Leigh’s Disease is a progressive neurometabolic disorder with a general onset in infancy or childhood, often after a viral infection, but can also occur in teens and adults. It is characterized on MRI by visible necrotizing (dead or dying tissue) lesions on the brain, particularly in the midbrain and brainstem.

The child often appears normal at birth but typically begins displaying symptoms within a few months to two years of age, although the timing may be much earlier or later. Initial symptoms can include the loss of basic skills such as sucking, head control, walking and talking.

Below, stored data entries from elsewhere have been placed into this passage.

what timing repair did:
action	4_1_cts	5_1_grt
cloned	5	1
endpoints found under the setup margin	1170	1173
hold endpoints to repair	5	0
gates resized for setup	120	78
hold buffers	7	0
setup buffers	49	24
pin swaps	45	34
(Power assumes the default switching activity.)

These may be accompanied by other problems such as irritability, loss of appetite, vomiting and seizures. There may be periods of sharp decline or temporary restoration of some functions. Eventually, the child may also have heart, kidney, vision, and breathing complications.

Treatment of Leigh’s Disease

There is no cure for Leigh’s Disease. Treatments generally involve variations of vitamin and supplement therapies, often in a “cocktail” combination, and are only partially effective.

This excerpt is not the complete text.